Increased Seizure Susceptibility of the Hippocampus Compared with the Neocortex of the Immature Mouse Brain in vitro

Summary:  Purpose: The temporal lobe seems particularly susceptible to seizure activity. Mesial temporal lobe structures, including the hippocampus, have the lowest seizure thresholds in the brain. Conversely, thresholds in the frontal neocortex are significantly higher. The development of intact, isolated preparations of hippocampus and neocortex in vitro allows for study into mechanisms governing seizure threshold. Methods: Epileptiform discharges in isolated mouse neocortical blocks were compared with the contralateral intact hippocampus, isolated from the same brain, by using the low‐Mg 2+ , 4 aminopyridine (4‐AP), and low‐Ca 2 + in vitro seizure models. The pharmacology of low Mg 2+ –induced ictal‐like events (ILEs) generated in the hippocampus and neocortex was then compared by using glutamatergic antagonists dl ‐2‐amino‐5‐phosphonovaleric acid (APV) and 6‐cyano‐7‐nitro‐quinoxaline‐2,3‐dione (CNQX), and the Ca 2+ channel antagonist, nifedipine. Results: Neocortical blocks generated both recurrent, spontaneous ILEs and interictal‐like events under low‐Mg 2+ artificial CSF (aCSF) perfusion, distinct from those generated in the hippocampus. ILEs from the hippocampus displayed lower thresholds and longer durations as compared with isolated neocortical blocks. Similar results were obtained during 4‐AP perfusion. Perfusion with low‐Ca 2+ ACSF did not produce stereotypical ILEs in the neocortical block, producing instead recurrent, slow depolarizations. Both ILEs and recurrent, slow depolarizations were produced in the hippocampus.
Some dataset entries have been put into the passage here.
What follows belongs to an exercise in optimizing a design on an open flow for small area; a production flow would make more cautious choices. The RTL was checked by simulation tests, not by an equivalence proof against the original design. Power and IR drop assume default switching activity.

Design calc, start of the top module:
module calc(
	input wire clk,
	input wire rst,
	input wire start_in, pause_in,
	input wire record_in, recall_mode_in,
	input wire display_mode,
	input wire[3:0] reg_address,
	output wire[3:0] anode,
	output wire[7:0] segment,
	output wire started_LED,
	output wire paused_LED,
	output wire write_LED,
	output wire mode_LED);
For scale: about 1100 cells after synthesis, ~410 flip-flops, ~27 I/O pins, roughly 13000 µm² of cells after synthesis.
export LEC_CHECK = 0
export CAP_MARGIN = 0
export CORE_MARGIN = 2
export CORE_UTILIZATION = 80
export CTS_BUF_LIST = sky130_fd_sc_hd__clkbuf_8
export CTS_CLUSTER_DIAMETER = 100
export CTS_CLUSTER_SIZE = 15
export PLACE_DENSITY = 0.85
export SLEW_MARGIN = 0
create_clock -name core_clock -period 10.0 [get_ports {clk}]
standard.sh (not shown) runs the stock make flow with config.mk's settings and CLKGATE_MAP_FILE= SYNTH_SCRIPT=/design/flow/synth_recipe.tcl, a recipe that flattens the netlist after the stock synthesis.
==> flow/flow/run.sh <==
#!/bin/bash
# Standard ORFS layout, except that synthesis maps the logic with an
# area-oriented ABC script (flow/area.abc) and without the adder cell
# mapping. Registers, flattening and renaming are as in the standard flow's synthesis.
set -euo pipefail
HERE=$(pwd)
export MY_ABC_SCRIPT=$HERE/flow/area.abc
# smallest buffers on the ports; clock tree without dummy loads
export BUFFER_PORTS_ARGS="-buffer_cell sky130_fd_sc_hd__buf_1"
export CTS_ARGS="-sink_clustering_enable -repair_clock_nets -sink_clustering_size 15 -sink_clustering_max_diameter 100 -buf_list sky130_fd_sc_hd__clkbuf_8 -dont_use_dummy_load"
{ echo "source $HERE/flow/abc_hook.tcl"; cat synth_recipe.tcl; } > my_synth.tcl
bash standard.sh SYNTH_SCRIPT=$HERE/my_synth.tcl ADDER_MAP_FILE= finish > standard.log 2>&1
==> flow/flow/abc_hook.tcl <==
# Make every abc call use the script named by MY_ABC_SCRIPT.
proc abc {args} {
  set i [lsearch $args -script]
  if {$i >= 0} { lset args [expr {$i + 1}] $::env(MY_ABC_SCRIPT) }
  yosys abc {*}$args
}
==> flow/flow/area.abc <==
strash
&get -n
&fraig -x
&put
scorr
dc2
dc2
strash
&get -n
&dch -f
&nf -R 1000 -p -F 8 -A 4 -C 32
&put
The starting point went through all stages and came out clean.
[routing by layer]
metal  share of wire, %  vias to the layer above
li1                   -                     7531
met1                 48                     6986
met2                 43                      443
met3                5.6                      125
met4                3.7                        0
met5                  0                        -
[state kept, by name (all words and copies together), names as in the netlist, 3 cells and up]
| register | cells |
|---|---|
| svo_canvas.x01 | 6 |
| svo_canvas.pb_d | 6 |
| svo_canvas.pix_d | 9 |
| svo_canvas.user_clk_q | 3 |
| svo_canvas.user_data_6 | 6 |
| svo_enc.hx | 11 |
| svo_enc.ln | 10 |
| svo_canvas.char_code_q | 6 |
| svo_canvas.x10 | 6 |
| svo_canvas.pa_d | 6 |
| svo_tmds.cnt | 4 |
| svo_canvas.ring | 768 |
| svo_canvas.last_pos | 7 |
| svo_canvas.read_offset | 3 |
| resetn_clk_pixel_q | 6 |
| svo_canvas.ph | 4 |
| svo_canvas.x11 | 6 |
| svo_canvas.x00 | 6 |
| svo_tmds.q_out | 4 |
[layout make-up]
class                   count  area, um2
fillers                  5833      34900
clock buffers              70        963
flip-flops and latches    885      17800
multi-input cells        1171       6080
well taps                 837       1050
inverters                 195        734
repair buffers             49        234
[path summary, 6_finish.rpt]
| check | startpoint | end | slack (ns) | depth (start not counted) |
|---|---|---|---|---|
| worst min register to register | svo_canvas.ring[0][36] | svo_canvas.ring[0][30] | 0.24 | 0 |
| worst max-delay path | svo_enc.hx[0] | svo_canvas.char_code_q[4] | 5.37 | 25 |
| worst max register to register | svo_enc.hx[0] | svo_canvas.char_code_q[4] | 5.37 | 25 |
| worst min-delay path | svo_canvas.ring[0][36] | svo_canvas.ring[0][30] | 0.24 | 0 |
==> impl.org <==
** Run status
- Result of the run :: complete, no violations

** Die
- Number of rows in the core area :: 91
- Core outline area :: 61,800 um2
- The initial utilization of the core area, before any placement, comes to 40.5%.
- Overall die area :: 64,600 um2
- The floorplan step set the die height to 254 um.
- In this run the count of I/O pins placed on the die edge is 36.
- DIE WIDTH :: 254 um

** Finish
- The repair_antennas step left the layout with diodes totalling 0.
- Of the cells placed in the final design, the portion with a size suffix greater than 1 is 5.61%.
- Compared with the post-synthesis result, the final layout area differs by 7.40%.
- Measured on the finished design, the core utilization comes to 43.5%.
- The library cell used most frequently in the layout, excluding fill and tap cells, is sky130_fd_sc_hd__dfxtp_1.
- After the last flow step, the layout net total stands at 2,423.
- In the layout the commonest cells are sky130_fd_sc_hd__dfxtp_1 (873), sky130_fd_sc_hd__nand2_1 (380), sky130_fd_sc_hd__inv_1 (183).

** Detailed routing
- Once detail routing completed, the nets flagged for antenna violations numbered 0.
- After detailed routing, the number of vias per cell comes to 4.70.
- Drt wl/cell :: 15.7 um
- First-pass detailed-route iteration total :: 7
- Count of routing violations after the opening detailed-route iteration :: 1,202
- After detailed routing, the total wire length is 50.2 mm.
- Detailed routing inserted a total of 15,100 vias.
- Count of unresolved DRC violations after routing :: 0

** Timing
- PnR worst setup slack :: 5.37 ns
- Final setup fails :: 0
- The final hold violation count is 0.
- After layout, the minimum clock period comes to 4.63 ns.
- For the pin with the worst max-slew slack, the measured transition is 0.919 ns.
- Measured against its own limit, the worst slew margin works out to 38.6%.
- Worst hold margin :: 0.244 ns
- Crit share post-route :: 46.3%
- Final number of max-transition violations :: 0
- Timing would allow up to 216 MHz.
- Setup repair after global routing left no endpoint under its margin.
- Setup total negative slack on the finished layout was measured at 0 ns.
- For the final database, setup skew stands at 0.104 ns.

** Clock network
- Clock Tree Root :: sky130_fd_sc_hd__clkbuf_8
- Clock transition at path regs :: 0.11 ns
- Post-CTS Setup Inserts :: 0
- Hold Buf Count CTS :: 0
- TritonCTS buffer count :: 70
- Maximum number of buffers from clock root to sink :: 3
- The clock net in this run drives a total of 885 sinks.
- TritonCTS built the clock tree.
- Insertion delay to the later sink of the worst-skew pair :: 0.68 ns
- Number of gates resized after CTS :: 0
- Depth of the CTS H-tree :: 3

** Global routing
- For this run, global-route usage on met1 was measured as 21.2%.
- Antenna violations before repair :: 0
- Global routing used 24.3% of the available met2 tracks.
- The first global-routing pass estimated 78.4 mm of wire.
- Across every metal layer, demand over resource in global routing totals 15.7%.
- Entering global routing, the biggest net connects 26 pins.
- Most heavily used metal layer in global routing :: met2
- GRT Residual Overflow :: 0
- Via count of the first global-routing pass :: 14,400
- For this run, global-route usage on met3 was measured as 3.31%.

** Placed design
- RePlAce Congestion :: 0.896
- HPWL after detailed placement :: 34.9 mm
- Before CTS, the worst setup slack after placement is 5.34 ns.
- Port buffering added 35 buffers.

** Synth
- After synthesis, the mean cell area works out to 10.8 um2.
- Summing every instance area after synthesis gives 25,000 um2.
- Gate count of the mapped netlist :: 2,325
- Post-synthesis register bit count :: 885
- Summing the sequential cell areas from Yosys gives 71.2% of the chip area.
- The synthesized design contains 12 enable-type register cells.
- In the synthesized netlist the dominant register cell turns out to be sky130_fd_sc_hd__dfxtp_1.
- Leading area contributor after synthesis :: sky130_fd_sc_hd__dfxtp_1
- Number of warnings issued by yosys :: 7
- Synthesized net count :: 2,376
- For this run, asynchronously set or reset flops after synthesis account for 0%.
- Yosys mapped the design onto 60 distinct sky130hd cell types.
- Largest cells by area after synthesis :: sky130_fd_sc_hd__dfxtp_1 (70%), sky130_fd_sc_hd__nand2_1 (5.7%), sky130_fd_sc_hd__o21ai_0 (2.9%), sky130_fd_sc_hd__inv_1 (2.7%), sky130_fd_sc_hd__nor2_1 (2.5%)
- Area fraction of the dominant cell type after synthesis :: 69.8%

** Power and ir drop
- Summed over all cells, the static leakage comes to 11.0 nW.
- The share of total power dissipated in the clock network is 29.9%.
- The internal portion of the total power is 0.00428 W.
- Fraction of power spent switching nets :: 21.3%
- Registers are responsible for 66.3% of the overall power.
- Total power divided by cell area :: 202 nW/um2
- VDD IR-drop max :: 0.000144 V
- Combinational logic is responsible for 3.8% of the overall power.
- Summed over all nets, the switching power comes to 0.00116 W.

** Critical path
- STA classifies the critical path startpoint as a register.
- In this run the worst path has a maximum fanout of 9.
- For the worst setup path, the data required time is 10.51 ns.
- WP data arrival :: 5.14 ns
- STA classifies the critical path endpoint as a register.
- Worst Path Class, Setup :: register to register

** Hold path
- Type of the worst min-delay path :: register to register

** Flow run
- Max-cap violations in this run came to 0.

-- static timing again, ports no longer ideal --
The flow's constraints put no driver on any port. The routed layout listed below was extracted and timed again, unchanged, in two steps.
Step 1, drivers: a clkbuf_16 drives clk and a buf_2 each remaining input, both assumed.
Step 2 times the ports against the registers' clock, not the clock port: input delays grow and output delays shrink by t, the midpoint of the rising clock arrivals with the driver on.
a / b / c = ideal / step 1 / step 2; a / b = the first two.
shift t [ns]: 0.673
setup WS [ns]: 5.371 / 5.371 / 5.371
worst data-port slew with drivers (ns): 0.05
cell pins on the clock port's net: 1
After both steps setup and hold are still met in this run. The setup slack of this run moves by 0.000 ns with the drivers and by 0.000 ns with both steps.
From an optimization exercise on the open Yosys and OpenROAD flow, aimed at small area; shortcuts taken in it are not production practice. Function was checked by simulation only, so behaviour that the tests miss may differ from the original. In every run shown here, the design's own scripts or RTL, not TritonCTS, make the clock network. No driver is modelled on the clock port, so clock power and skew are understated where the tree is cut down; a real chip needs a root buffer or a tree. Power is estimated from default activity; no workload was simulated.

`design.v`:
```
module baseline_c5gx(
      input              CLOCK_50_B7A,
      input              CPU_RESET_n,
      output      [6:0]  HEX0,
      output      [6:0]  HEX1,
      output      [6:0]  HEX2,
      output      [6:0]  HEX3,
      input       [3:0]  KEY,
      output      [7:0]  LEDG,
      output      [9:0]  LEDR,
      input       [9:0]  SW
);
	wire clk = CLOCK_50_B7A;
	wire rst = !CPU_RESET_n;
	localparam [2:0] OP_CLR  = 3'd0,
	                 OP_NONE = 3'd1,
	                 OP_HUP  = 3'd4,
	                 OP_HDN  = 3'd5,
	                 OP_MUP  = 3'd6,
	                 OP_MDN  = 3'd7,
	                 OP_SCLR = 3'd3,
	                 OP_ADV  = 3'd2;
	reg [2:0] op;
	wire clr = (op == OP_CLR);
	reg key3_low;
	always @(posedge clk) key3_low <= !KEY[3];
	wire pulse = !key3_low && !KEY[3];
	reg run;
	always @(posedge clk) run <= !rst && (run ^ pulse);
	reg [2:0] step;
	wire [2:0] step_now = clr ? 3'd0 : step;
	always @(posedge clk)
		step <= step_now + {2'b00, run};
	reg [3:0] div;
	wire [3:0] div_now = clr ? 4'd0 : div;
	always @(posedge clk)
		div <= div_now + 4'd1;
	wire tick = (div_now == 4'd7);
	reg       sw_inc;
	reg [2:0] op_next;
	always @(*) begin
		op_next = OP_NONE;
		if (tick) begin
			if (SW[2]) begin
				case (SW[1:0])
					2'b00: if (KEY[1:0] == 2'b01) op_next = OP_HUP;
					       else if (KEY[1:0] == 2'b10) op_next = OP_HDN;
					2'b01: if (KEY[1:0] == 2'b01) op_next = OP_MUP;
					       else if (KEY[1:0] == 2'b10) op_next = OP_MDN;
					2'b10: if (KEY[1] != KEY[0]) op_next = OP_SCLR;
					default: ;
				endcase
			end else if (SW[8])
				op_next = OP_ADV;
		end
	end
	always @(posedge clk, posedge rst)
		if (rst) op <= OP_CLR;
		else op <= op_next;
	always @(posedge clk) sw_inc <= run && (step_now == 3'd7);
	wire adv = (op == OP_ADV);
	reg [4:0] t_h;
	reg [5:0] t_m;
	reg [5:0] t_s;
	wire s_last = t_s[5] & t_s[4] & t_s[3] & t_s[1] & t_s[0];
	wire m_last = t_m[5] & t_m[4] & t_m[3] & t_m[1] & t_m[0];
	wire h_last = t_h[4] & t_h[2] & t_h[1] & t_h[0];
	wire m_zero = (t_m == 6'd0);
	wire h_zero = (t_h == 5'd0);
	wire s_clr = clr | (op == OP_SCLR);
	wire m_up = (op == OP_MUP) | adv & s_last;
	wire m_dn = (op == OP_MDN);
	wire h_up = (op == OP_HUP) | adv & s_last & m_last;
	wire h_dn = (op == OP_HDN);
	wire [5:0] s_t;
	assign s_t[0] = adv;
	assign s_t[1] = adv & t_s[0];
	assign s_t[2] = adv & t_s[0] & t_s[1] & !s_last;
	assign s_t[3] = adv & (t_s[0] & t_s[1] & t_s[2] | s_last);
	assign s_t[4] = adv & (t_s[0] & t_s[1] & t_s[2] & t_s[3] | s_last);
	assign s_t[5] = adv & (t_s[0] & t_s[1] & t_s[2] & t_s[3] & t_s[4] | s_last);
	wire [5:0] c_s = s_clr ? 6'd0 : t_s ^ s_t;
	wire [5:0] md = t_m ^ {6{m_dn}};
	wire m_en = m_up | m_dn;
	wire m_wrap = m_up & m_last | m_dn & m_zero;
	wire [5:0] m_t;
	assign m_t[0] = m_en;
	assign m_t[1] = m_en & md[0];
	assign m_t[2] = m_en & md[0] & md[1] & !m_wrap;
	assign m_t[3] = m_en & md[0] & md[1] & md[2] | m_up & m_last;
	assign m_t[4] = m_en & md[0] & md[1] & md[2] & md[3] | m_up & m_last;
	assign m_t[5] = m_en & md[0] & md[1] & md[2] & md[3] & md[4] | m_up & m_last;
	wire [5:0] c_m = clr ? 6'd0 : t_m ^ m_t;
	wire [4:0] hd = t_h ^ {5{h_dn}};
	wire h_en = h_up | h_dn;
	wire [4:0] h_t;
	assign h_t[0] = h_en;
	assign h_t[1] = h_en & hd[0];
	assign h_t[2] = h_en & hd[0] & hd[1];
	assign h_t[3] = h_en & hd[0] & hd[1] & hd[2] & !(h_up & h_last | h_dn & h_zero);
	assign h_t[4] = h_en & hd[0] & hd[1] & hd[2] & hd[3] | h_up & h_last;
	wire [4:0] c_h = clr ? 5'd0 : t_h ^ h_t;
	always @(posedge clk) begin
		t_h <= c_h;
		t_m <= c_m;
		t_s <= c_s;
	end
	reg [3:0] d0, d1, d2, d3;
	function [3:0] dnext(input [3:0] d, input inc, input clr);
	begin
		dnext[0] = !clr & (d[0] ^ inc);
		dnext[1] = !clr & (d[1] ^ (inc & d[0] & !d[3]));
		dnext[2] = !clr & (d[2] ^ (inc & d[0] & d[1]));
		dnext[3] = !clr & (d[3] ^ (inc & d[0] & (d[3] | d[1] & d[2])));
	end
	endfunction
	wire i1 = sw_inc & d0[0] & d0[3];
	wire i2 = i1 & d1[0] & d1[3];
	wire i3 = i2 & d2[0] & d2[3];
	always @(posedge clk) begin
		d0 <= dnext(d0, sw_inc, clr);
		d1 <= dnext(d1, i1, clr);
		d2 <= dnext(d2, i2, clr);
		d3 <= dnext(d3, i3, clr);
	end
	reg [1:0] dsp_mode;
	reg       dsp_sec;
	always @(posedge clk) begin
		dsp_mode <= SW[9] ? SW[4:3] : 2'b11;
		dsp_sec  <= SW[7];
	end
	function [6:0] seg(input [3:0] n);
	begin
		seg[0] = (n[0] & !n[1] & !n[2] & !n[3]) | (n[2] & n[3]) | (!n[0] & !n[1] & n[2]);
		seg[1] = !((!n[0] & !n[1]) | (n[0] & n[1] & !n[3]) | (!n[2]));
		seg[2] = (n[1] & n[3]) | (!n[0] & n[1] & !n[2]);
		seg[3] = (!n[0] & !n[1] & n[2]) | (n[0] & !n[1] & !n[2] & !n[3]) | (n[0] & n[1] & n[2]);
		seg[4] = (!n[1] & n[2]) | (n[0]);
		seg[5] = (n[1] & !n[2]) | (n[0] & !n[2] & !n[3]) | (n[0] & n[1]);
		seg[6] = (!n[1] & !n[2] & !n[3]) | (n[0] & n[1] & n[2]);
	end
	endfunction
	function [6:0] bcd60(input [5:0] v);
	begin
		bcd60[0] = (v[0]);
		bcd60[1] = !((v[1] & v[3] & !v[4] & !v[5]) | (v[1] & !v[2] & !v[3] & v[4]) | (!v[1] & !v[2] & v[3] & !v[5]) | (v[2] & v[3] & v[4]) | (!v[1] & !v[2] & !v[4] & !v[5]) | (v[1] & v[4] & v[5]) | (!v[1] & v[3] & !v[4] & v[5]) | (v[1] & !v[3] & v[5]) | (!v[2] & !v[3] & v[4] & v[5]) | (!v[1] & v[2] & !v[3] & !v[5]));
		bcd60[2] = !((v[1] & v[2] & !v[3] & !v[4] & v[5]) | (!v[1] & !v[3] & v[4] & v[5]) | (v[1] & !v[2] & !v[3] & v[4]) | (!v[1] & v[2] & v[3] & !v[5]) | (v[2] & v[4] & !v[5]) | (!v[1] & !v[2] & !v[4]) | (v[1] & !v[2] & v[3] & v[5]) | (!v[2] & !v[4] & !v[5]));
		bcd60[3] = (v[1] & v[2] & !v[3] & !v[4] & v[5]) | (!v[1] & v[2] & v[3] & v[4]) | (v[1] & v[3] & v[4] & v[5]) | (v[1] & !v[2] & !v[3] & v[4] & !v[5]) | (!v[1] & !v[2] & !v[3] & v[4] & v[5]) | (!v[1] & !v[2] & v[3] & !v[4] & !v[5]);
		bcd60[4] = !((!v[1] & v[2] & v[3] & v[4]) | (!v[3] & !v[4] & !v[5]) | (!v[1] & !v[2] & !v[3] & v[4] & v[5]) | (!v[1] & !v[2] & v[3] & !v[4]) | (v[3] & !v[4] & v[5]) | (v[2] & !v[3] & !v[5]) | (!v[2] & v[3] & v[4] & !v[5]));
		bcd60[5] = (v[2] & v[4] & !v[5]) | (!v[3] & !v[4] & v[5]) | (v[3] & v[4] & !v[5]);
		bcd60[6] = !((!v[5]) | (!v[3] & !v[4]));
	end
	endfunction
	function [5:0] bcd24(input [4:0] v);
	begin
		bcd24[0] = (v[0]);
		bcd24[1] = !((v[1] & !v[2] & v[4]) | (v[1] & v[3]) | (!v[1] & v[2] & !v[3]) | (!v[1] & !v[2] & !v[4]));
		bcd24[2] = !((v[2] & v[4]) | (v[1] & !v[2]) | (!v[1] & v[3]) | (!v[2] & !v[4]));
		bcd24[3] = !((!v[1] & !v[3]) | (v[2]) | (v[1] & !v[4]));
		bcd24[4] = (v[1] & v[3]) | (!v[2] & v[4]) | (v[2] & v[3]);
		bcd24[5] = (v[2] & v[4]);
	end
	endfunction
	wire [5:0] x  = dsp_sec ? t_s : t_m;
	wire [6:0] xb = bcd60(x);
	wire [5:0] hb = bcd24(t_h);
	wire [3:0] n3 = dsp_mode == 2'b00 ? (dsp_sec ? 4'd0 : {2'b00, hb[5:4]}) :
	                dsp_mode == 2'b10 ? d3 : 4'hf;
	wire [3:0] n2 = dsp_mode == 2'b00 ? (dsp_sec ? 4'd0 : hb[3:0]) :
	                dsp_mode == 2'b10 ? d2 : 4'hf;
	wire [3:0] n1 = !dsp_mode[1] ? {1'b0, xb[6:4]} : dsp_mode[0] ? 4'hf : d1;
	wire [3:0] n0 = !dsp_mode[1] ? xb[3:0] : dsp_mode[0] ? 4'hf : d0;
	assign HEX3 = seg(n3);
	assign HEX2 = seg(n2);
	assign HEX1 = seg(n1);
	assign HEX0 = seg(n0);
	assign LEDR = SW;
	assign LEDG = {2'b00, c_s};
endmodule
```
From an optimization exercise on the open Yosys and OpenROAD flow, aimed at small area; shortcuts taken in it are not production practice. RTL that was checked went through simulation tests only; none was proved equivalent to the original. Only the layout flow was run in runs 1 and 2; the RTL was not checked for function there. No activity file was given, so power comes from the tool's default toggle rates.

[flow/flow/run.sh]
#!/bin/bash
# Standard synthesis, then the combinational logic re-mapped by ABC for area
# (flip-flops untouched), then the standard layout with the ports buffered by
# the smallest buffer cell and a clock tree without dummy loads.
set -euo pipefail
R=$(pwd)/orfs/results/${FLOW_PLATFORM}/i2s_mavg/base
LIB=${FLOW_HOME}/platforms/${FLOW_PLATFORM}/lib/sky130_fd_sc_hd__tt_025C_1v80.lib
bash standard.sh synth > synth.log 2>&1
cp $R/1_2_yosys.v $R/1_2_yosys_standard.v
sed -e "s#LIBFILE#$LIB#g" -e "s#NETIN#$R/1_2_yosys_standard.v#" -e "s#NETOUT#$R/1_2_yosys_area.v#" \
    -e "s#TOP#${FLOW_TOP}#" -e "s#ABCSCRIPT#$(pwd)/flow/area.abc#" flow/reabc.ys > reabc_run.ys
yosys -l reabc.log reabc_run.ys > /dev/null 2>&1
cp $R/1_2_yosys_area.v $R/1_2_yosys.v
export BUFFER_PORTS_ARGS="-buffer_cell sky130_fd_sc_hd__buf_1"
# the standard clock tree arguments, without the dummy balancing loads
export CTS_ARGS="-sink_clustering_enable -repair_clock_nets -buf_list sky130_fd_sc_hd__clkbuf_8 -dont_use_dummy_load"
bash standard.sh finish > finish.log 2>&1
[flow/flow/area.abc]
strash
&get -n
&deepsyn -T 10
&put
dch -f
amap
[flow/flow/reabc.ys]
# Re-map the combinational logic of the standard synthesis for area.
# The flip-flops are kept as they are (same cells, names and connections).
read_liberty -ignore_miss_func LIBFILE
read_verilog NETIN
hierarchy -top TOP
blackbox sky130_fd_sc_hd__*df* sky130_fd_sc_hd__*dl*
flatten
rename -hide w:*.*
opt -purge
techmap
opt -purge
abc -liberty LIBFILE -script ABCSCRIPT -dont_use *probe* -dont_use *lpflow* -dont_use *clkdly* -dont_use *dlygate* -dont_use *clkbuf* -dont_use *clkinv*
opt_clean -purge
hilomap -singleton -hicell sky130_fd_sc_hd__conb_1 HI -locell sky130_fd_sc_hd__conb_1 LO
setundef -zero
insbuf -buf sky130_fd_sc_hd__buf_1 A X
check
stat -liberty LIBFILE
write_verilog -noattr -nohex -nodec NETOUT
[flow/standard.sh]
#!/bin/bash
# synth_recipe.tcl (not shown) runs the flow's synth.tcl, then flattens the netlist and writes it again
# the make line also repeats each setting of config.mk as NAME=value (left out here)
make -C /OpenROAD-flow-scripts/flow DESIGN_CONFIG=/design/flow/config.mk WORK_HOME=/design/flow/orfs CLKGATE_MAP_FILE= SYNTH_SCRIPT=/design/flow/synth_recipe.tcl "${@:-finish}"
[flow/config.mk]
export PLATFORM = sky130hd
export DESIGN_NAME = i2s_mavg
export DESIGN_NICKNAME = i2s_mavg
export VERILOG_FILES = /design/flow/design.v
export SDC_FILE = /design/flow/constraint.sdc
export NUM_CORES = 4
export LEC_CHECK = 0
export CAP_MARGIN = 0
export CORE_MARGIN = 2
export CORE_UTILIZATION = 70
export CTS_BUF_LIST = sky130_fd_sc_hd__clkbuf_8
export SLEW_MARGIN = 0
[flow/constraint.sdc]
create_clock -name core_clock -period 20.0 [get_ports {clk}]
set_input_delay 4.0000 -clock core_clock [delete_from_list [all_inputs] [get_ports {clk}]]
set_output_delay 4.0000 -clock core_clock [all_outputs]
set_load 0.01 [all_outputs]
Application of APV and nifedipine exacerbated low Mg 2+ –induced ILEs in the hippocampus but not the neocortex, indicating a distinct pharmacology for partial seizures of different brain regions. Conclusions: The developing mouse hippocampus demonstrates increased ictogenesis compared with the developing neocortex in vitro, consistent with clinical observations and in vivo experimental models.